Introduction to Expository Writing is designed to help less experienced writers succeed with the demands of college writing at Johns Hopkins. Classes are small, no more than 10 students, and are organized around three major sequences of instruction. Students work closely with their instructors on how to read and summarize texts, how to analyze texts, and how to organize their thinking in clearly written essays. Introductory seminars do not specialize in a particular topic or theme; students gain experience in working with different types of evidence and a variety of texts.

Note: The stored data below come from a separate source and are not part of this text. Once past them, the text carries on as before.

This is an optimization exercise on Yosys and OpenROAD, whose aim is small area and a short achievable clock period, not a production implementation.
Only simulation tests tie the RTL to the original design; equivalence was not proved.

== v20 ==
==> flow/design.v (excerpt) <==
module md_unit (
  input  logic        clk,
  input  logic        reset,
  input  logic        start,
  input  logic [2:0]  op,
  input  logic [31:0] a,
  input  logic [31:0] b,
  input  logic        mthi,
  input  logic        mtlo,
  output logic        busy,
  output logic        done,
  output logic [31:0] hi,
  output logic [31:0] lo
);
Size: about 180 flip-flops, ~140 I/O pins, about 0.018 mm² of cells after synthesis.
Settings: LEC_CHECK=0, ABC_AREA=1, CAP_MARGIN=20, CORE_MARGIN=2, CORE_UTILIZATION=60, SLEW_MARGIN=20; clock period 80.0 ns.
standard.sh (not shown) runs the stock make flow with config.mk's settings and CLKGATE_MAP_FILE= SYNTH_SCRIPT=/design/flow/synth_recipe.tcl, a recipe that flattens the netlist after the stock synthesis.
==> flow/flow/run.sh <==
#!/bin/bash
# Standard ORFS layout (the standard.sh) with three changes to how it is built:
#  - port buffers start as the smallest buffer (repair resizes them where timing needs it);
#  - clock tree synthesis without dummy balancing loads, with the default clock buffers;
#  - timing repair aims for setup slack beyond zero at the design's clock period
#    (over-fixing only; the clock period and constraints are the design's).
# Each tool's output stays in ORFS's own per-step logs under orfs/logs; make's output is in
# standard.log.
set -euo pipefail
export SETUP_SLACK_MARGIN=62.7
export BUFFER_PORTS_ARGS="-buffer_cell sky130_fd_sc_hd__buf_1"
export CTS_ARGS="-sink_clustering_enable -repair_clock_nets -dont_use_dummy_load"
bash standard.sh > standard.log 2>&1
v20 finished every step from synthesis to the final layout, and the layout passed the timing, DRC and antenna checks.
For v32, these inputs were changed with respect to v20:
Settings: removing ABC_AREA (formerly 1); changing CORE_UTILIZATION from 60 to 40.
==> flow/flow/run.sh <==
#!/bin/bash
# Standard ORFS layout, with port buffers of a normal drive cell and timing repair that
# aims for setup slack beyond zero at the design's clock period (over-fixing only; the
# clock and constraints are unchanged).
set -euo pipefail
export SETUP_SLACK_MARGIN=${SETUP_SLACK_MARGIN_OVERRIDE:-63}
export BUFFER_PORTS_ARGS="-buffer_cell sky130_fd_sc_hd__buf_2"
bash standard.sh > standard.log 2>&1
## What came out
- v32 vs v20 — complex-gate fraction of the synthesized area rose 2.7 points.
- NOTE: met1 track demand over resource in v32 falls short of that of v20
What v16 does differently from v32 at the input level:
Settings: ABC_AREA now 1, previously not set.
==> flow/flow/run.sh <==
#!/bin/bash
# Standard ORFS layout (the standard.sh) with three changes to how it is built:
#  - port buffers start as the smallest buffer (repair resizes them where timing needs it);
#  - clock tree synthesis without dummy balancing loads, with the default clock buffers;
#  - timing repair aims for setup slack beyond zero at the design's clock period
#    (over-fixing only; the clock period and constraints are the design's).
# Each tool's output stays in ORFS's own per-step logs under orfs/logs; make's output is in
# standard.log.
set -euo pipefail
export SETUP_SLACK_MARGIN=62.7
export BUFFER_PORTS_ARGS="-buffer_cell sky130_fd_sc_hd__buf_1"
export CTS_ARGS="-sink_clustering_enable -repair_clock_nets -dont_use_dummy_load"
bash standard.sh > standard.log 2>&1
Results
v16: full flow OK, the timing, DRC and antenna checks passed
Going from v32 to v16, the share of the yosys chip area belonging to registers was found to have gone up by 0.79 points.
v16 vs v32 — synthesized cell count climbed by a few percent
v16 vs v32 on met1 layer wirelength in the final routing: v16 is the lower one.

---

Another version of the RTL of md_unit (not shown whole).
Size in the first run: ~180 flip-flops, about 0.018 sq mm of cells after synthesis.
clock: 80.0 ns
lec_check: 0
abc_area: 1
cap_margin: 10
core_margin: 2
core_utilization: 40
slew_margin: 10
==> flow/flow/run.sh <==
#!/bin/bash
# Standard ORFS layout (the standard.sh) with three changes to how it is built:
#  - port buffers start as the smallest buffer (repair resizes them where timing needs it);
#  - clock tree synthesis without dummy balancing loads, with the default clock buffers;
#  - timing repair aims for setup slack beyond zero at the design's clock period
#    (over-fixing only; the clock period and constraints are the design's).
# Each tool's output stays in ORFS's own per-step logs under orfs/logs; make's output is in
# standard.log.
set -euo pipefail
export SETUP_SLACK_MARGIN=62.85
export BUFFER_PORTS_ARGS="-buffer_cell sky130_fd_sc_hd__buf_1"
export CTS_ARGS="-sink_clustering_enable -repair_clock_nets -dont_use_dummy_load -buf_list sky130_fd_sc_hd__clkbuf_8 -root_buf sky130_fd_sc_hd__clkbuf_16 -sink_clustering_size 10"
bash standard.sh > standard.log 2>&1
Edit:
--- a/flow/flow/run.sh
+++ b/flow/flow/run.sh
@@ -8,5 +8,5 @@
 # standard.log.
 set -euo pipefail
-export SETUP_SLACK_MARGIN=62.85
+export SETUP_SLACK_MARGIN=63.1
 export BUFFER_PORTS_ARGS="-buffer_cell sky130_fd_sc_hd__buf_1"
 export CTS_ARGS="-sink_clustering_enable -repair_clock_nets -dont_use_dummy_load -buf_list sky130_fd_sc_hd__clkbuf_8 -root_buf sky130_fd_sc_hd__clkbuf_16 -sink_clustering_size 10"
Result: Critical path depth falls by 3; register-to-register slack gains 0.12 ns; die area is unchanged; flip-flop and latch count is unchanged.

## static timing again, ports no longer ideal
How much do the figures lean on ideal ports? The routed layouts below were timed once more, with nothing changed but the port constraints. Step 1, drivers: a clkbuf_16 drives clk and a buf_2 each remaining input, both assumed. Step 2 also shifts input and output timing later by t, the mid clock arrival at the registers, as if the neighbouring blocks saw the same clock. Slacks: no drivers / after step 1 / after step 2; pairs: no drivers / after step 1.
run	t, ns	slack for setup (ns)	worst setup path at the end	cell pins on the clock port's net
v20	0.515	62.756 / 62.703 / 62.498	input to register	1
v32	0.540	62.878 / 62.823 / 62.657	input to register	1
v16	0.547	62.813 / 62.754 / 62.516	input to register	1
the first run of note 2	0.476	62.857 / 62.824 / 62.414	input to register	1
the second run of note 2	0.472	62.926 / 62.869 / 62.791	input to register	1
After both steps setup and hold are still met in every run listed. For the first run of note 2, which loses most, drivers alone change the setup slack by -0.033 ns; drivers and shift together by -0.443 ns.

The emphasis is on analysis and the skills that analysis depends upon.
Section | Day/Time | Instructor | Title | 01 | MTW 12:00 | Evans | Introduction to Expository Writing | 02 | MTW 1:00 | Kain | Introduction to Expository Writing |
060.113 (H) (W) EXPOSITORY WRITING (3) Limit 15 per section.
This course teaches students the concepts and strategies of academic argument. Students learn to analyze and evaluate sources, to develop their thinking with evidence, and to use analysis to write clear and persuasive arguments. Expos seminars are organized around four major essay assignments, each of which guides students’ practice through pre-writing, drafting, and revising, and includes in-class discussion and workshops. Students also learn how to document sources and how to navigate the university library.

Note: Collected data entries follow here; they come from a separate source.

What follows belongs to an exercise in optimizing a design on an open flow for a short achievable clock period and few clock cycles; a production flow would make more cautious choices.
The RTL was checked by simulation tests, not by an equivalence proof against the original design.
No activity file was given, so power comes from the tool's default toggle rates.

==> inputs of branch lagoon <==
// shared_icache
module shared_icache
(
   input  wire                    clk,
   input  wire                    reset_i,
   input  icache_pkg::core_vec_t              fetch_req_i,
   input  icache_pkg::addr_t [icache_pkg::NB_CORES-1:0]   fetch_addr_i,
   output icache_pkg::core_vec_t              fetch_gnt_o,
   output icache_pkg::core_vec_t              fetch_rvalid_o,
   output icache_pkg::line_t                  fetch_rdata_o,
   input  wire                    pf_req_i,
   input  icache_pkg::addr_t                  pf_addr_i,
   output logic                   pf_gnt_o,
   output logic                   pf_done_o,
   input  wire                    flush_i,
   output logic                   flush_ack_o,
   output logic                   ar_valid_o,
   output icache_pkg::addr_t                  ar_addr_o,
   input  wire                    ar_ready_i,
   input  wire                    r_valid_i,
   input  icache_pkg::beat_t                  r_data_i,
   input  wire                    r_last_i
);
   localparam int NC    = icache_pkg::NB_CORES;
   localparam int LA_W  = icache_pkg::ADDR_W - icache_pkg::OFFSET_W;    
   localparam int SET_W = icache_pkg::SET_W;
   localparam int TAG_W = icache_pkg::TAG_W;
   localparam int NS    = icache_pkg::NB_SETS;
   localparam int LW    = icache_pkg::LINE_W;
  ...
export LEC_CHECK = 0
export ABC_CLOCK_PERIOD_IN_PS = 3300
export CAP_MARGIN = 40
export CORE_MARGIN = 2
export CORE_UTILIZATION = 45
export SETUP_SLACK_MARGIN = 3.5
export SLEW_MARGIN = 50
export TNS_END_PERCENT = 5
create_clock -name core_clock -period 7.0 [get_ports {clk}]
standard.sh (not shown) runs the stock make flow with config.mk's settings and CLKGATE_MAP_FILE= SYNTH_SCRIPT=/design/flow/synth_recipe.tcl, a recipe that flattens the netlist after the stock synthesis.
==> flow/flow/run.sh <==
#!/bin/bash
# The standard layout (standard.sh), with three changes to how it is made:
# - the port buffers are buf_4 cells instead of the slow delay buffers
#   buffer_ports picks by default (every port still gets its own buffer);
# - gate sizing may swap a cell for one of another footprint
#   (MATCH_CELL_FOOTPRINT=0, the ORFS default), so repair_timing can also
#   resize those port buffers;
# - flow/fastroute.tcl offers the global router less of met1/met2.
# make's full output goes to flow_standard.log here; ORFS's per-step logs stay
# under orfs/logs.
set -euo pipefail
cd "$(dirname "$0")/.."
bash standard.sh MATCH_CELL_FOOTPRINT=0 "BUFFER_PORTS_ARGS=-buffer_cell sky130_fd_sc_hd__buf_4" \
   "FASTROUTE_TCL=$PWD/flow/fastroute.tcl" finish > flow_standard.log 2>&1
==> flow/flow/fastroute.tcl <==
# Global routing layers as the platform sets them, but with less of met1 and
# met2 offered to the global router (cell pins and the met1 rails use much of
# it), so it spreads more wiring onto met3-met5 and the detailed router has
# fewer local conflicts to clean up.
set_global_routing_layer_adjustment met1 0.5
set_global_routing_layer_adjustment met2 0.35
set_global_routing_layer_adjustment met3-$::env(MAX_ROUTING_LAYER) 0.2

set_routing_layers -clock $::env(MIN_CLK_ROUTING_LAYER)-$::env(MAX_ROUTING_LAYER)
set_routing_layers -signal $::env(MIN_ROUTING_LAYER)-$::env(MAX_ROUTING_LAYER)
==> branch yarrow: changes against branch lagoon <==
--- a/flow/design.v
+++ b/flow/design.v
@@ -187,23 +187,18 @@
    logic              f_stale;
    logic [LW-1:0]     f_line;
    assign in_flight = wr_ptr_q - ret_ptr_q;
    logic [QN-1:0]     match;           
    logic              joined;
    logic [QN-1:0]     live_q;          
-   logic [QN-1:0]     mq_q;            
-   always_ff @(posedge clk) begin
-      for (int e = 0; e < QN; e++)
-         mq_q[e] <= (lk_v_q && wr_ptr_q[QI-1:0] == QI'(e)) ? (lk_addr_q == lk_addr_d)
-                                                             : (q_addr[e] == lk_addr_d);
-   end
    logic [QN-1:0]     accd_q;          
    logic [QN-1:0]     nojoin_q;        
    always_comb begin
       for (int e = 0; e < QN; e++)
-         match[e] = MERGE && live_q[e] && !q_stale[e] && !nojoin_q[e] && mq_q[e];
+         match[e] = MERGE && live_q[e] && !q_stale[e] && !nojoin_q[e]
+                    && (q_addr[e] == lk_addr_q);
    end
    assign joined    = |match;
    assign push      = lk_v_q & ~lk_hit & ~joined & (~lk_oh_q[NC] | (in_flight < QP_W'(PF_MAX)));
    assign acc       = ar_v_q & ar_ready_i;
    assign fill      = r_valid_i & r_last_i;
    assign wr_ptr_d  = push ? QP_W'(wr_ptr_q + 1'b1) : wr_ptr_q;
==> flow/flow/run.sh (replaced) <==
#!/bin/bash
# The standard layout (standard.sh), with two changes to how it is made:
# - the port buffers are buf_4 cells instead of the slow delay buffers
#   buffer_ports picks by default (every port still gets its own buffer);
# - gate sizing may swap a cell for one of another footprint
#   (MATCH_CELL_FOOTPRINT=0, the ORFS default), so repair_timing can also
#   resize those port buffers.
# make's full output goes to flow_standard.log here; ORFS's per-step logs stay
# under orfs/logs.
set -euo pipefail
cd "$(dirname "$0")/.."
bash standard.sh MATCH_CELL_FOOTPRINT=0 "BUFFER_PORTS_ARGS=-buffer_cell sky130_fd_sc_hd__buf_4" finish > flow_standard.log 2>&1
==> flow/config.mk (replaced) <==
export PLATFORM = sky130hd
export DESIGN_NAME = shared_icache
export DESIGN_NICKNAME = shared_icache
export VERILOG_FILES = /design/flow/design.v
export SDC_FILE = /design/flow/constraint.sdc
export NUM_CORES = 4
export LEC_CHECK = 0
export ABC_CLOCK_PERIOD_IN_PS = 3300
export CAP_MARGIN = 20
export CORE_MARGIN = 2
export CORE_UTILIZATION = 45
export SETUP_SLACK_MARGIN = 3.5
export SLEW_MARGIN = 20
export TNS_END_PERCENT = 5
removed: flow/flow/fastroute.tcl
==> branch pepper: changes against branch lagoon <==
==> flow/flow/run.sh (replaced) <==
#!/bin/bash
# The standard layout (standard.sh), with two changes to how it is made:
# - the port buffers are buf_4 cells instead of the slow delay buffers
#   buffer_ports picks by default (every port still gets its own buffer);
# - gate sizing may swap a cell for one of another footprint
#   (MATCH_CELL_FOOTPRINT=0, the ORFS default), so repair_timing can also
#   resize those port buffers.
# make's full output goes to flow_standard.log here; ORFS's per-step logs stay
# under orfs/logs.
set -euo pipefail
cd "$(dirname "$0")/.."
bash standard.sh MATCH_CELL_FOOTPRINT=0 "BUFFER_PORTS_ARGS=-buffer_cell sky130_fd_sc_hd__buf_4" finish > flow_standard.log 2>&1
==> flow/config.mk (replaced) <==
export PLATFORM = sky130hd
export DESIGN_NAME = shared_icache
export DESIGN_NICKNAME = shared_icache
export VERILOG_FILES = /design/flow/design.v
export SDC_FILE = /design/flow/constraint.sdc
export NUM_CORES = 4
export LEC_CHECK = 0
export ABC_CLOCK_PERIOD_IN_PS = 3300
export CAP_MARGIN = 20
export CORE_MARGIN = 2
export CORE_UTILIZATION = 45
export SETUP_SLACK_MARGIN = 3.5
export SLEW_MARGIN = 20
export TNS_END_PERCENT = 5
removed: flow/flow/fastroute.tcl
==> run summary <==
Between branch lagoon and branch yarrow, the lower wire length is in branch yarrow (gap 9.3%, measured against branch yarrow). Of branch yarrow and branch pepper, branch pepper has the higher utilization (gap 0.62 points). Via count: branch pepper is larger than branch yarrow (about 3.2%). Of branch pepper and branch lagoon, branch pepper has the higher clock skew (gap 0.0033 ns). Non-clock buffer count, highest first: branch lagoon, branch pepper, branch yarrow. In sequential power, branch yarrow and branch lagoon hardly differ. The highest first-iteration DRC count belongs to branch pepper, the lowest to branch lagoon. Synthesized cell count is about the same in branch yarrow and branch pepper. Sequential share of layout area: branch yarrow is higher than branch pepper (0.75 points). In branch pepper the setup slack is higher than in branch lagoon, by 0.044 ns.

In addition to its central focus on the strategies of argument, each seminar offers its own intellectually stimulating topic or theme. Please see the following list of individual course descriptions to decide which sections may be of most interest to you.
Section | Day/Time | Instructor | Title | 16 | ThF 9:00 | White | Reprogenetics and the American Family |
Individual course descriptions follow.
060.113.16 Reprogenetics and the American Family (ThF 9:00)
Meagan White
On March 14, 1996, the British journal Nature published an article claiming “that the growing power of molecular genetics confronts us with future prospects of being able to change the nature of our species.” Today, this power is hotly debated with talk of stem cells, cloning and reprogenetics, a remarkable science in which advances in reproductive technology, combined with genetics, could enable prospective parents to select for genes conveying such traits as athletic prowess, mathematical ability, or AIDS-immunity. In American society, where it has long been held that individual liberties and individual talents, along with hard work, determine what we can accomplish, scientists and fertility specialists fear to speculate how genetic engineering of children may be implemented in the marketplace. Could the manipulating of DNA lead to a gradual splitting of the human species as wealthier individuals create a richer race, stacking their sons and daughters with genetic gifts unattainable by less well-off citizens? In this writing seminar, we will consider these questions and others as we contemplate the potential for genetic engineering to transform the American family. We begin by analyzing several short arguments about the ethical implications of technologies that allow for sex selection of embryos. Next, we examine Lee M. Silver’s Remaking Eden, considering how genetic engineering could soon permit parents to pre-design their children. For the third essay, students will develop a multi-source argument about some of the legal and ethical implications of stem-cell research and human cloning within the context of the family unit. In the final essay, students will explore a question of their own choosing, within the topic of the course.